Así lo señaló durante el foro la “Situación de la Familia como consecuencia de  la Migración” realizado en el salón Francisco de Miranda, del edificio José María Vargas, esquina de Pajaritos, el cual contó con la participación de destacados ponentes como Henkel García, de Econométrica; Carlos Trapani, coordinador de los Centros Comunitarios de Aprendizaje (Cecodap) y Claudia Vargas, de la Universidad Simón Bolívar.

Magallanes aseguró  que 44 % de las personas que emigraron dejaron una carga social en Venezuela, 17% deja hijos, 38% a padres y 11% a los abuelos.

Las razones, según la encuesta por la cual abandonan el país, son con miras a buscar una mejor calidad de vida ante la merma del poder adquisitivo y la escalada inflacionaria. Estos datos son cifras oficiales provenientes del Registro Internacional de Venezolanos en el Exterior (RIVE) de la AN, el cual coincide con los datos resultantes  de las ONG,s ante la  falta de información del Estado venezolano.

A juicio de la parlamentaria Magallanes, estas cifras permiten observar que se está al frente de un “Estado que impide la reunificación familiar y contribuye al desmembramiento de la familia. En el último año, 48% ha dejado el país y el pico más alto han sido estos  primeros meses del 2018  y va en aumento”, aseveró.

Consideró la legisladora aragüeña que el RIVE como herramienta permite la visualización del problema  y contar con cifras para la estimación de  una proyección de la oleada migratoria por venir.

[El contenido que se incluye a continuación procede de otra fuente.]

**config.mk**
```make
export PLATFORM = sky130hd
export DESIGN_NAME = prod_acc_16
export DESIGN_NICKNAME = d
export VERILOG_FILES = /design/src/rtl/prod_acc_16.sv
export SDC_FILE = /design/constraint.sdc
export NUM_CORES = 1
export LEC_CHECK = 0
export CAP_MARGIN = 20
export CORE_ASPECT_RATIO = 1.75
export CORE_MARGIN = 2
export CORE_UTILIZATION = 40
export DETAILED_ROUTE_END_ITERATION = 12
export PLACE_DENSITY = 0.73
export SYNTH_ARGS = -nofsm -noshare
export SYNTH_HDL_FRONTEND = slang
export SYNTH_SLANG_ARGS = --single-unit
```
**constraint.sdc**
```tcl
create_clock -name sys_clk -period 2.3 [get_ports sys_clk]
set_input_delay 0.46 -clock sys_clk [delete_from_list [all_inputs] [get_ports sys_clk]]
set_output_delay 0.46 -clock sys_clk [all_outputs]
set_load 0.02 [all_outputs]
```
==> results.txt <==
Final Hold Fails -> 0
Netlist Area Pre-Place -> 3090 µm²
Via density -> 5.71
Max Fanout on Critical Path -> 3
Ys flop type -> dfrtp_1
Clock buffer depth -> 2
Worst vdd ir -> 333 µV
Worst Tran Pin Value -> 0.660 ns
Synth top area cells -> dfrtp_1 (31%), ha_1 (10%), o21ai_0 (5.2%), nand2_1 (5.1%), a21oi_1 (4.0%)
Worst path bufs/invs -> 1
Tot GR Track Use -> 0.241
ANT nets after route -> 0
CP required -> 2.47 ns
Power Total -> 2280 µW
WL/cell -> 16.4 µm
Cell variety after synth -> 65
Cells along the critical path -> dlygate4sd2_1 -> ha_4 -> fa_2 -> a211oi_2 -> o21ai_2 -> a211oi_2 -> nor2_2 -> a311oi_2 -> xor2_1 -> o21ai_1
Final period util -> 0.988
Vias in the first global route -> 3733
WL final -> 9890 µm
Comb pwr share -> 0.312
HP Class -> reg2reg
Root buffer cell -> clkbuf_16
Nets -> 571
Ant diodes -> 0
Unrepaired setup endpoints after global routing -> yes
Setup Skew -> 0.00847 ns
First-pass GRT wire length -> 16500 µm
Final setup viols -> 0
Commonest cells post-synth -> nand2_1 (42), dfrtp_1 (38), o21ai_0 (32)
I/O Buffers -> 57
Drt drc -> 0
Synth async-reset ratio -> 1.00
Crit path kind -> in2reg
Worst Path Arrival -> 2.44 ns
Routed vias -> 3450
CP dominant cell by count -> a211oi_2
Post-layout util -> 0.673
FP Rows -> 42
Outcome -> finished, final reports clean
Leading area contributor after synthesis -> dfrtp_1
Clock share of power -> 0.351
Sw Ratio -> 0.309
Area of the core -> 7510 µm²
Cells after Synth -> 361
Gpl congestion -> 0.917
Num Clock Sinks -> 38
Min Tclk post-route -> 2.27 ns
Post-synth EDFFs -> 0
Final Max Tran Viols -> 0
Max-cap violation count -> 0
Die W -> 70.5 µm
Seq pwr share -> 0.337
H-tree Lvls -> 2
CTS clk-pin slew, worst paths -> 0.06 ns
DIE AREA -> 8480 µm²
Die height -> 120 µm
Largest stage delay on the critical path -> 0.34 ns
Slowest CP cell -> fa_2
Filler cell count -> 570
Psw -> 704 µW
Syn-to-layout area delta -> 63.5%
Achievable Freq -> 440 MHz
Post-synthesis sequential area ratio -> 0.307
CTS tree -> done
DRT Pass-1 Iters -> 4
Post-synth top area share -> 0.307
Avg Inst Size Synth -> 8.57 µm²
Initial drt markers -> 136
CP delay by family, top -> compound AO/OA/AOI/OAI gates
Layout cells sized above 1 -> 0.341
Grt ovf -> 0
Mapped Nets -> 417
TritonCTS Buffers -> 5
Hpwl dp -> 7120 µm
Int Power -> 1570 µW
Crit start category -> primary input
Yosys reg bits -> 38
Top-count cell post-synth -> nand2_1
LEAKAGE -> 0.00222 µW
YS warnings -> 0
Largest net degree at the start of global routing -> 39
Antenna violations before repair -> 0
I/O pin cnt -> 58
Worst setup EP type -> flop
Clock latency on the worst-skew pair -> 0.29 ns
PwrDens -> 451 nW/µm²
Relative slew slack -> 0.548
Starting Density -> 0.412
$ cat src/rtl/coder_pkg.sv
// Shared mode and FSM state encodings for the serial line coders.
package coder_pkg;

  localparam logic [1:0] MODE_MILLER = 2'd0;
  localparam logic [1:0] MODE_FM0    = 2'd1;
  localparam logic [1:0] MODE_MANCH  = 2'd2;
  localparam logic [1:0] MODE_NRZ    = 2'd3;

  typedef enum logic [1:0] {
    ST_IDLE = 2'd0,
    ST_PRE  = 2'd1,
    ST_DATA = 2'd2
  } state_t;

endpackage

$ cat src/rtl/line_code_step.sv
// Combinational next-level function: the line level for the phase being entered,
// given the current bit, previous bit and present level.
module line_code_step
  import coder_pkg::*;
(
  input  logic [1:0] mode,
  input  logic       b,
  input  logic       p,
  input  logic       level,
  input  logic       is_start,
  input  logic       is_mid,
  output logic       next_level
);

  // Phases that are neither bit start nor mid-bit always hold the level.
  always_comb begin
    next_level = level;
    case (mode)
      MODE_MILLER: begin
        if (is_start && !b && !p) next_level = ~level;
        else if (is_mid && b)     next_level = ~level;
      end
      MODE_FM0: begin
        if (is_start)          next_level = ~level;
        else if (is_mid && !b) next_level = ~level;
      end
      MODE_MANCH: begin
        if (is_start)    next_level = ~b;
        else if (is_mid) next_level = b;
      end
      MODE_NRZ: begin
        if (is_start) next_level = b;
      end
    endcase
  end

endmodule

$ cat src/rtl/miller_line_encoder.sv
// Word-serial line encoder (Miller / FM0 / Manchester / NRZ), MSB first.
// Optional preamble before words accepted from idle: define MILLER_PREAMBLE_EN.
module miller_line_encoder
  import coder_pkg::*;
#(
  parameter int   DATA_W      = 8,
  parameter int   CLK_PER_BIT = 4,
  parameter logic IDLE_LVL    = 1'b0
`ifdef MILLER_PREAMBLE_EN
  ,
  parameter int                    PREAMBLE_W = 4,
  parameter logic [PREAMBLE_W-1:0] PREAMBLE   = 4'b1010
`endif
) (
  input  logic              clk_100m,
  input  logic              rst_n_i,
  input  logic [DATA_W-1:0] data_i,
  input  logic              valid_i,
  output logic              ready_o,
  input  logic [1:0]        mode_i,
  output logic              code_o,
  output logic              busy_o,
  output logic              bit_strobe_o
);

  localparam int PW = $clog2(CLK_PER_BIT);
  localparam int BW = (DATA_W > 1) ? $clog2(DATA_W) : 1;
  localparam logic [PW-1:0] PH_LAST    = PW'(CLK_PER_BIT - 1);
  localparam logic [PW-1:0] PH_PRE_MID = PW'(CLK_PER_BIT / 2 - 1);
  localparam logic [BW-1:0] BIT_LAST   = BW'(DATA_W - 1);

  state_t            state, state_nx;
  logic [PW-1:0]     phase_cnt, phase_nx;
  logic [BW-1:0]     bit_cnt, bit_nx;
  logic [DATA_W-1:0] shreg, shreg_nx;
  logic [1:0]        mode_r, mode_nx;
  logic              p, p_nx, code, code_nx;
  logic              ready, accept, bit_end, cur_b;
  logic [1:0]        st_mode;
  logic              st_b, st_p, st_start, st_mid;

`ifdef MILLER_PREAMBLE_EN
  localparam int PCW = (PREAMBLE_W > 1) ? $clog2(PREAMBLE_W) : 1;
  localparam logic [PCW-1:0] PRE_LAST = PCW'(PREAMBLE_W - 1);
  logic [PREAMBLE_W-1:0] pre_shreg, pre_nx;
  logic [PCW-1:0]        pre_cnt, pre_cnt_nx;
`endif

  always_ff @(posedge clk_100m or negedge rst_n_i) begin
    if (!rst_n_i) state <= ST_IDLE;
    else          state <= state_nx;
  end

  // Step inputs describe the phase being entered on the next edge.
  always_comb begin
    ready    = (state == ST_IDLE) ||
               (state == ST_DATA && bit_cnt == BIT_LAST && phase_cnt == PH_LAST);
    accept   = valid_i && ready;
    bit_end  = (phase_cnt == PH_LAST);
    cur_b    = shreg[DATA_W-1];
    state_nx = state;
    phase_nx = phase_cnt;
    bit_nx   = bit_cnt;
    shreg_nx = shreg;
    mode_nx  = mode_r;
    p_nx     = p;
    st_mode  = mode_r;
    st_b     = cur_b;
    st_p     = p;
    st_start = 1'b0;
    st_mid   = 1'b0;
`ifdef MILLER_PREAMBLE_EN
    pre_nx     = pre_shreg;
    pre_cnt_nx = pre_cnt;
    if (state == ST_PRE) cur_b = pre_shreg[PREAMBLE_W-1];
    st_b = cur_b;
`endif
    if (accept) begin
      state_nx = ST_DATA;
      phase_nx = '0;
      bit_nx   = '0;
      shreg_nx = data_i;
      mode_nx  = mode_i;
      st_mode  = mode_i;
      st_b     = data_i[DATA_W-1];
      st_p     = (state == ST_IDLE || mode_i != mode_r) ? 1'b1 : cur_b;
      p_nx     = st_p;
      st_start = 1'b1;
`ifdef MILLER_PREAMBLE_EN
      if (state == ST_IDLE) begin
        state_nx   = ST_PRE;
        pre_nx     = PREAMBLE;
        pre_cnt_nx = '0;
        st_b       = PREAMBLE[PREAMBLE_W-1];
      end
`endif
    end else if (state != ST_IDLE) begin
      if (!bit_end) begin
        phase_nx = phase_cnt + PW'(1);
        st_mid   = (phase_cnt == PH_PRE_MID);
      end else begin
        phase_nx = '0;
        p_nx     = cur_b;
        st_p     = cur_b;
`ifdef MILLER_PREAMBLE_EN
        if (state == ST_PRE) begin
          st_start = 1'b1;
          if (pre_cnt == PRE_LAST) begin
            state_nx = ST_DATA;
            st_b     = shreg[DATA_W-1];
          end else begin
            pre_cnt_nx = pre_cnt + PCW'(1);
            pre_nx     = pre_shreg << 1;
            st_b       = pre_nx[PREAMBLE_W-1];
          end
        end else
`endif
        if (bit_cnt == BIT_LAST) begin
          state_nx = ST_IDLE;
        end else begin
          bit_nx   = bit_cnt + BW'(1);
          shreg_nx = shreg << 1;
          st_b     = shreg_nx[DATA_W-1];
          st_start = 1'b1;
        end
      end
    end
  end

  line_code_step u_step (
    .mode      (st_mode),
    .b         (st_b),
    .p         (st_p),
    .level     (code),
    .is_start  (st_start),
    .is_mid    (st_mid),
    .next_level(code_nx)
  );

  always_ff @(posedge clk_100m or negedge rst_n_i) begin
    if (!rst_n_i) begin
      phase_cnt <= '0;
      bit_cnt   <= '0;
      shreg     <= '0;
      mode_r    <= MODE_MILLER;
      p         <= 1'b1;
      code      <= IDLE_LVL;
`ifdef MILLER_PREAMBLE_EN
      pre_shreg <= '0;
      pre_cnt   <= '0;
`endif
    end else begin
      phase_cnt <= phase_nx;
      bit_cnt   <= bit_nx;
      shreg     <= shreg_nx;
      mode_r    <= mode_nx;
      p         <= p_nx;
      code      <= code_nx;
`ifdef MILLER_PREAMBLE_EN
      pre_shreg <= pre_nx;
      pre_cnt   <= pre_cnt_nx;
`endif
    end
  end

  assign ready_o      = ready;
  assign code_o       = code;
  assign busy_o       = (state != ST_IDLE);
  assign bit_strobe_o = (state != ST_IDLE) && (phase_cnt == '0);

endmodule
<file path="config.mk">
export PLATFORM = sky130hd
export DESIGN_NAME = uart_rx_byte
export DESIGN_NICKNAME = d
export VERILOG_FILES = /design/src/rtl/uart_pkg.sv /design/src/rtl/uart_rx_byte_sync2.sv /design/src/rtl/uart_rx_byte.sv
export SDC_FILE = /design/constraint.sdc
export NUM_CORES = 1
export LEC_CHECK = 0
export ABC_CLOCK_PERIOD_IN_PS = 5600
export BUFFER_PORTS_ARGS = -buffer_cell sky130_fd_sc_hd__buf_4
export CORE_MARGIN = 3
export CORE_UTILIZATION = 45
export DETAILED_ROUTE_END_ITERATION = 10
export GPL_ROUTABILITY_DRIVEN = 0
export SLEW_MARGIN = 20
export SYNTH_ARGS = -nofsm -noshare
export SYNTH_HDL_FRONTEND = slang
export SYNTH_SLANG_ARGS = --single-unit
</file>
<file path="constraint.sdc">
create_clock -name clk -period 5.6 [get_ports clk]
set_input_delay 1.12 -clock clk [delete_from_list [all_inputs] [get_ports clk]]
set_output_delay 1.12 -clock clk [all_outputs]
set_load 0.01 [all_outputs]
</file>
<file path="src/rtl/uart_pkg.sv">
// Shared types and constants for the UART receive path.
package uart_pkg;

  typedef enum logic [1:0] {
    IDLE  = 2'd0,
    START = 2'd1,
    DATA  = 2'd2,
    STOP  = 2'd3
  } state_t;

  localparam int DATA_BITS = 8;

  // Width of a cycle counter that must reach cpb-1.
  function automatic int cnt_width(input int cpb);
    return (cpb > 2) ? $clog2(cpb) : 1;
  endfunction

endpackage

</file>
<file path="src/rtl/uart_rx_byte_sync2.sv">
// Two-flop synchronizer for asynchronous single-bit inputs, reset to RST_VAL.
module sync2 #(
  parameter logic RST_VAL = 1'b1
) (
  input  logic clk,
  input  logic rst,
  input  logic i_d,
  output logic o_q
);

  logic r_meta;
  logic r_q;

  always_ff @(posedge clk or posedge rst) begin
    if (rst) begin
      r_meta <= RST_VAL;
      r_q    <= RST_VAL;
    end else begin
      r_meta <= i_d;
      r_q    <= r_meta;
    end
  end

  assign o_q = r_q;

endmodule

</file>
<file path="src/rtl/uart_rx_byte.sv">
// 8N1 UART receiver: mid-bit sampling, start-glitch rejection, framing-error pulse.
//   state | meaning
//   IDLE  | waiting for a falling edge on the synchronized line
//   START | timing to the start-bit centre to confirm it is still low
//   DATA  | sampling 8 data bits at bit centres, LSB first
//   STOP  | sampling the stop bit; publish byte or flag framing error
module uart_rx_byte
  import uart_pkg::*;
#(
  parameter int CLKS_PER_BIT = 868
) (
  input  logic       clk,
  input  logic       rst,
  input  logic       rx_in,
  output logic [7:0] data_out,
  output logic       data_valid,
  output logic       frame_err,
  output logic       busy
);

  localparam int HALF_BIT = (CLKS_PER_BIT - 1) / 2;
  localparam int CW       = cnt_width(CLKS_PER_BIT);

  localparam logic [CW-1:0] HALF_CNT = CW'(HALF_BIT);
  localparam logic [CW-1:0] LAST_CNT = CW'(CLKS_PER_BIT - 1);
  localparam logic [2:0]    LAST_IDX = 3'(DATA_BITS - 1);

  logic                 w_rx_s;
  logic                 r_rx_prev;
  state_t               r_state;
  state_t               w_next_state;
  logic [CW-1:0]        r_cnt;
  logic [2:0]           r_bit_idx;
  logic [DATA_BITS-1:0] r_shift;
  logic [DATA_BITS-1:0] r_data_out;
  logic                 r_data_valid;
  logic                 r_frame_err;

  logic w_start_edge;
  logic w_half_tick;
  logic w_bit_tick;
  logic w_last_bit;
  logic w_busy;
  logic w_shift_en;
  logic w_accept;
  logic w_reject;
  logic w_cnt_clr;

  sync2 #(.RST_VAL(1'b1)) u_sync_rx (
    .clk (clk),
    .rst (rst),
    .i_d (rx_in),
    .o_q (w_rx_s)
  );

  assign w_start_edge = r_rx_prev & ~w_rx_s;
  assign w_half_tick  = (r_cnt == HALF_CNT);
  assign w_bit_tick   = (r_cnt == LAST_CNT);
  assign w_last_bit   = (r_bit_idx == LAST_IDX);

  always_ff @(posedge clk or posedge rst) begin
    if (rst) r_state <= IDLE;
    else     r_state <= w_next_state;
  end

  // A held-low line leaves rx_prev low, so a break cannot retrigger START.
  always_comb begin
    w_next_state = r_state;
    case (r_state)
      IDLE:  if (w_start_edge) w_next_state = START;
      START: if (w_half_tick)  w_next_state = w_rx_s ? IDLE : DATA;
      DATA:  if (w_bit_tick && w_last_bit) w_next_state = STOP;
      STOP:  if (w_bit_tick)   w_next_state = IDLE;
      default: w_next_state = IDLE;
    endcase
  end

  always_comb begin
    w_busy     = (r_state != IDLE);
    w_shift_en = (r_state == DATA) && w_bit_tick;
    w_accept   = (r_state == STOP) && w_bit_tick && w_rx_s;
    w_reject   = (r_state == STOP) && w_bit_tick && !w_rx_s;
    // Wrap at each bit boundary too, since CLKS_PER_BIT need not be a power of two.
    w_cnt_clr  = (w_next_state != r_state) || (r_state == IDLE) || w_shift_en;
  end

  always_ff @(posedge clk or posedge rst) begin
    if (rst) begin
      r_rx_prev <= 1'b1;
      r_cnt     <= '0;
    end else begin
      r_rx_prev <= w_rx_s;
      if (w_cnt_clr) r_cnt <= '0;
      else           r_cnt <= r_cnt + 1'b1;
    end
  end

  always_ff @(posedge clk or posedge rst) begin
    if (rst) begin
      r_bit_idx <= '0;
      r_shift   <= '0;
    end else begin
      if (r_state == START) begin
        r_bit_idx <= '0;
      end else if (w_shift_en) begin
        r_bit_idx <= r_bit_idx + 1'b1;
        r_shift   <= {w_rx_s, r_shift[DATA_BITS-1:1]};
      end
    end
  end

  always_ff @(posedge clk or posedge rst) begin
    if (rst) begin
      r_data_out   <= '0;
      r_data_valid <= 1'b0;
      r_frame_err  <= 1'b0;
    end else begin
      r_data_valid <= w_accept;
      r_frame_err  <= w_reject;
      if (w_accept) r_data_out <= r_shift;
    end
  end

  assign data_out   = r_data_out;
  assign data_valid = r_data_valid;
  assign frame_err  = r_frame_err;
  assign busy       = w_busy;

endmodule

</file>
==> results by group <==
Outcome
  – Status: finished, final reports clean

STA
  – Fin crit share: 0.461
  – Worst slew pin tran: around 0.60 ns
  – RSZ-0062 raised after global routing: false
  – Setup Skew: 0.00937 ns
  – # setup viols final: 0
  – Max Freq: 388 MHz
  – Final Slew Violations: 0
  – Fin. Hold Viols: 0
  – Final period demand of the worst path: 2.58 ns
  – Worst slew margin: 0.596
  – Fin Setup TNS: 0 ns
  – Setup ws final: 3.02 ns
  – Worst Hold Margin: 0.365 ns

Yosys
  – Top cells by area, synth: dfrtp_1, mux2_2, mux2_1
  – Area leader, netlist: dfrtp_1
  – Mean Syn Cell Area: 12.0 um^2
  – YS warnings: 0
  – Top-area cell type share of the netlist area: 0.519
  – Mapped Cells: 133
  – Seq cells post-synth: 36
  – Synth Cell Area: 0.00159 mm^2
  – Syn Nets: 140
  – Sequential fraction of the synthesis area: 0.568
  – Distinct cells, synth: 33

Placed design
  – I/O Buffers: 13
  – Worst slack at placement: 3.05 ns
  – Post-DP HPWL: about 1900 um

Clock tree
  – Cts-stage hold buffer count: 0
  – Cts bufs inserted: 5
  – H-tree lvl count: 2
  – Root buf cell: clkbuf_4
  – CTS resizes: 0
  – CTS Sinks: 36
  – CTS tree: built
  – Clock transition at path regs: ~0.11 ns
  – Post-CTS Setup Bufs: 0
  – Skew-Pair Late Insertion Delay: 0.34 ns
  – CTS Buffer Depth: 2

Layout
  – Final #Nets: 155
  – Ant. Diodes: 0
  – Synth-to-layout area growth: 12.0%
  – Share of cells above drive strength 1: 0.248

Die
  – Chip height: between 60 and 70 um
  – Die width: 65.5 um
  – Core Rows: 20
  – Initial Utilization: 0.497
  – Core ar.: around 0.0032 mm^2
  – I/O Pins: 14
  – DIE AREA: about 0.0043 mm^2

Route
  – Final wirelength: 2650 um
  – Drt pass-1 iters: 4
  – Iteration-0 DRC count of the detailed router: 51
  – Routed Antenna Nets: 0
  – Vias per cell: 5.21
  – Drt drc: 0
  – Vias: 1006
  – DR WL/cell: 13.7 um

Power and ir drop
  – Power consumption: 526 uW
  – Peak VDD IR: 0.192 mV
  – Pwr dens: a little under 300 mW/mm^2
  – Leakage: 0.866 nW

Critical path
  – Crit Path Max Fanout: 12
  – Req. time, crit path: 5.83 ns
  – Worst Path Class, Setup: reg -> reg
  – Worst setup EP type: flop
  – Critical Path AT: about 2.8 ns
  – CP Launch Type: flop

Min path
  – Hold WC Path Type: reg -> reg

Global routing
  – Global-route usage over all layers: 0.146
  – Initial antenna violation count: 0
  – GRT overflow: 0
  – First-pass GRT wire length: 4620 um
  – Vias in the first global route: 985
  – Pin count of the biggest net entering global routing: 37

Flow run
  – Maximum capacitance violations: 0
==> cell usage in the layout, fill, tap and decap left out, types with 2 or more instances in the layout <==
| cell | instances |
|---|---|
| dfrtp_1 | 33 |
| nor2b_1 | 2 |
| xnor2_1 | 3 |
| mux2_1 | 8 |
| inv_1 | 6 |
| dfstp_2 | 3 |
| a31oi_1 | 3 |
| nand3_1 | 2 |
| buf_4 | 14 |
| and2_1 | 2 |
| a21oi_1 | 3 |
| clkbuf_4 | 5 |
| nor2_1 | 15 |
| ha_1 | 4 |
| nand4_1 | 3 |
| and3_1 | 3 |
| o21ai_0 | 2 |
| nand2_1 | 7 |
| xor2_1 | 5 |
| mux2_2 | 9 |
| and4_1 | 2 |
| o22ai_1 | 2 |
==> state kept, by name (all words and copies together), names as in the netlist <==
name and flops:
data_out 8, r_rx_prev 1, r_bit_idx 3, data_valid 1, r_cnt 10, r_state 2
r_shift 8, frame_err 1, u_sync_rx.o_q 1, u_sync_rx.r_meta 1
==> critical path: stages (launching register included) <==
cell and delay [ns]:
dfrtp_1 0.42, ha_1 0.23, nor4bb_1 0.31, nor3b_2 0.59, and4_1 0.54, mux2_1 0.38
==> synthesized netlist by cell type <==
cell type,n
o21ai_0,2
a31o_2,1
xnor2_1,3
o31ai_1,1
clkbuf_1,3
and2_1,2
or3b_2,1
mux2_1,8
nand4bb_1,1
nor4bb_1,1
a31oi_1,3
a221o_1,1
buf_4,2
nand4_1,3
o22ai_1,2
ha_1,4
mux2_2,9
or3b_4,1
inv_1,6
and4_1,2
and3_1,3
a21oi_1,3
o211ai_1,1
dfstp_2,3
nor2b_1,2
nor3b_2,1
buf_2,1
dfrtp_1,33
nor3_1,1
nand2_1,7
xor2_1,5
nand3_1,2
nor2_1,15
==> per-stage QoR <==
step	utilization	cells	cell area, um^2
5_1_grt	0.557	193	1780
2_1_floorplan	-	133	1590
3_5_place_dp	0.537	185	1720
6_report	0.557	193	1780
4_1_cts	0.557	193	1780
3_3_place_gp	0.537	185	1720
==> cell type report <==
| class | instances | area [um^2] |
|---|---|---|
| Fill cell | 289 | 1420 |
| Clock buffer | 7 | 55.1 |
| Timing Repair Buffer | 14 | 105 |
| Multi-Input combinational cell | 85 | 633 |
| Clock inverter | 1 | 7.51 |
| Tap cell | 44 | 55.1 |
| Inverter | 6 | 22.5 |
| Sequential cell | 36 | 905 |
==> logic make-up after synthesis <==
| family | synth area share |
|---|---|
| DFF | 0.568 |
| xor gates and xnor gates | 0.0440 |
| adders and majority gates | 0.0314 |
| buffers and inverters | 0.0338 |
| and+or+nand+nor | 0.145 |
| muxes | 0.120 |
| AOI/OAI and AO/OA | 0.0566 |
==> power breakdown <==
| group | switching [mW] | internal [mW] |
|---|---|---|
| logic | 0.0320 | 0.0302 |
| clock network | 0.0852 | 0.0614 |
| registers | 0.0320 | 0.286 |
==> path summary, 6_finish.rpt <==
path                                                 start                      end  slack, ns  cells after the start
worst max register to register          r_cnt[0]$_DFF_PP0_  data_out[3]$_DFFE_PP0P_       3.02                      5
worst min-delay path            u_sync_rx.r_meta$_DFF_PP1_  u_sync_rx.o_q$_DFF_PP1_       0.37                      0
max in group asynchronous                              rst  u_sync_rx.o_q$_DFF_PP1_       4.41                      3
worst max-delay path                    r_cnt[0]$_DFF_PP0_  data_out[3]$_DFFE_PP0P_       3.02                      5
worst min register to register  u_sync_rx.r_meta$_DFF_PP1_  u_sync_rx.o_q$_DFF_PP1_       0.37                      0
min in group asynchronous                              rst  data_out[3]$_DFFE_PP0P_       0.85                      3
==> metal layers <==
layer,wire [um],vias up,track usage
met5,0,-,0
met4,63,0,0.0855
met3,110,7,0.0410
met2,1250,17,0.223
met1,1230,491,0.186
li1,-,491,-
(Power assumes the default switching activity.)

“Nosotros no pretendemos que esos 4 millones de venezolanos que se encuentran en el exterior se inscriban en el RIVE, pero agradecemos a estos que confíen en la institucionalidad de la AN por cuanto esto va en apoyo a ellos, sobre todo en  la familia que se queda y seguir denunciando la inestabilidad y la situación de crisis humanitaria que vive el país y así generar propuestas para que los venezolanos que se marcharon regresen  y que la familia se pueda unificar”, subrayó.

Por su parte Claudia Vargas, de la Universidad Simón Bolívar, consideró que la familia venezolana está huyendo al no contar y satisfacer sus necesidades mínimas requeridas, proyectando, según cifras que maneja, una merma de más de 3 millones 500 mil venezolanos que se fueron al exterior por el fenómeno  hiperinflacionario y la oscuridad política que actualmente vive Venezuela.

“El problema se ha venido agravando, ha venido creciendo. Y eso, pues, ustedes saben que es debido a esta terrible crisis que vive el país”, señaló.

Reiteró que la crisis en Venezuela se manifiesta en la escasez de alimentos, medicinas e hiperinflación. Esta situación ha obligado a cientos de miles de ciudadanos venezolanos a migrar a otros países para alcanzar un futuro mejor.

El éxodo masivo de venezolanos se ha convertido en los últimos meses en una emergencia humanitaria que afecta a  varios  países de  la región. Este desplazamiento ha sido registrado en las oficinas de migraciones de países como Colombia, Ecuador, Panamá, Brasil y Perú. Además, sus gobiernos han tomado medidas para tratar este éxodo en la región, dijo.

En este contexto, Henkel García, de Econométrica, se mostró pesimista sobre las perspectivas del país ante la crisis y consideró que una mejor manera de entender la reducción significativa del poder adquisitivo que sufren los salarios de los venezolanos es comprender el proceso hiperinflacionario que atraviesa el país que se agudiza con las acciones del gobierno en dicha materia.

Para García Venezuela   necesita una gran  reforma económica, “si el gobierno no toma una medida económica de peso la situación de agravará”, apuntó.